On that note, a few words about punditry and context. For the most part we have a typical media presence in our little valley with all distribution channels represented; TV, radio, online journals and of course print. We are quite lucky to still have a daily paper in our area I might add, as many other communities our size does not. Each of these media outlets works with different deadlines, formats and goals. The prime objective for all of them would have to be to accurately report the news as they see it and to also report it in a timely fashion. This is where things can get a bit tricky. The constant battle for column inches, air time and the sheer volume of information available to report necessitates that the omission of information must happen in order to make deadlines and get the “scoop” published and into the hands of the people. This is no small feat and I have nothing but admiration for those who make up the essential function of the fifth estate. They are the check and the balance against the misuse of power. The power to question - is ultimately yours, but stewarded and cared for by the press. It informs the process and enables our democracy. I would argue that today we have a reasonably balanced and respectful core of media in our region. The editorial page however is a different thing.
 To my larger point. The editorial pages as we all know exist for the expression of public opinion. There is no worse a feeling as a citizen than to have your well thought out and carefully worded masterpiece edited down to a mere shadow of its former heft. This also must happen due to space constraints. The one thing however that the editorial section does provide  -is an opportunity to respond. What matters most is that the opportunity to rebut always remains. Albeit a few days after the fact. An alternate viewpoint or some corrected information still matters. The challenge with this though is that sometimes the damage is done by the time the counter-point makes it to the reader. This is why I prefer blogging; I am my own writer, editor and publisher. Column inches are digital. I can make more, as long as you care to take the time to read them, hence my typical 3 paragraph format. Present edition notwithstanding.

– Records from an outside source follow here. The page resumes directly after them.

**flow/design.v**
```verilog
module uart_rx #(
    parameter BIT_CYCLES = 434
)(
    input  wire clk,
    input  wire rst,
    input  wire rx_serial,
    output reg  rx_ready,       
    output reg [7:0] rx_data
);
    reg [15:0] cycle_cnt;
    reg [3:0] bit_idx;
    reg receiving;
    reg [7:0] shift_reg;
    reg rx_serial_sync0, rx_serial_sync1;
    reg start_edge;
    initial begin
        rx_ready = 0;
        rx_data = 8'b0;
        cycle_cnt = 0;
        bit_idx = 0;
        receiving = 0;
        shift_reg = 8'b0;
        rx_serial_sync0 = 1'b1;
        rx_serial_sync1 = 1'b1;
    end
    always @(posedge clk) begin
        rx_serial_sync0 <= rx_serial;
        rx_serial_sync1 <= rx_serial_sync0;
    end
    always @(posedge clk or posedge rst) begin
        if (rst) begin
            rx_ready <= 0;
            receiving <= 0;
            cycle_cnt <= 0;
            bit_idx <= 0;
            shift_reg <= 0;
        end else begin
            rx_ready <= 0;  
            if (~receiving) begin
                if (rx_serial_sync1 == 1'b0) begin
                    receiving <= 1'b1;
                    cycle_cnt <= BIT_CYCLES/2; 
                    bit_idx <= 0;  
                end
            end else begin
                if (cycle_cnt > 0) begin
                    cycle_cnt <= cycle_cnt - 1;
                end else begin
                    cycle_cnt <= BIT_CYCLES - 1;
                    if (bit_idx == 0) begin
                        bit_idx <= bit_idx + 1;
                    end
                    else if (bit_idx <= 8) begin
                        shift_reg[bit_idx - 1] <= rx_serial_sync1;
                        bit_idx <= bit_idx + 1;
                    end
                    else begin
                        rx_data <= shift_reg;
                        rx_ready <= 1'b1;  
                        receiving <= 1'b0;  
                    end
                end
            end
        end
    end
endmodule
```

It is important to remember this; you will never have ALL of the information you wish to have, or perfect circumstances under which to form your opinion.Circumstances change rapidly and information moves almost instantly in a digital world. So the one final thought I wish to leave you with is this. Facts matter... a lot. Recognize opinion for what it is, someone else’s understanding of the version of the facts available to them at the time and informed by their own beliefs and attitudes. 
The late 4 term Senator from New York, Patrick Moynihan (D) described this idea quite well when he said,"Everyone is entitled to their own opinion, but not their own facts". And of course we all know what Mark Twain had to say about them, -
"Facts are stubborn, but statistics are more pliable".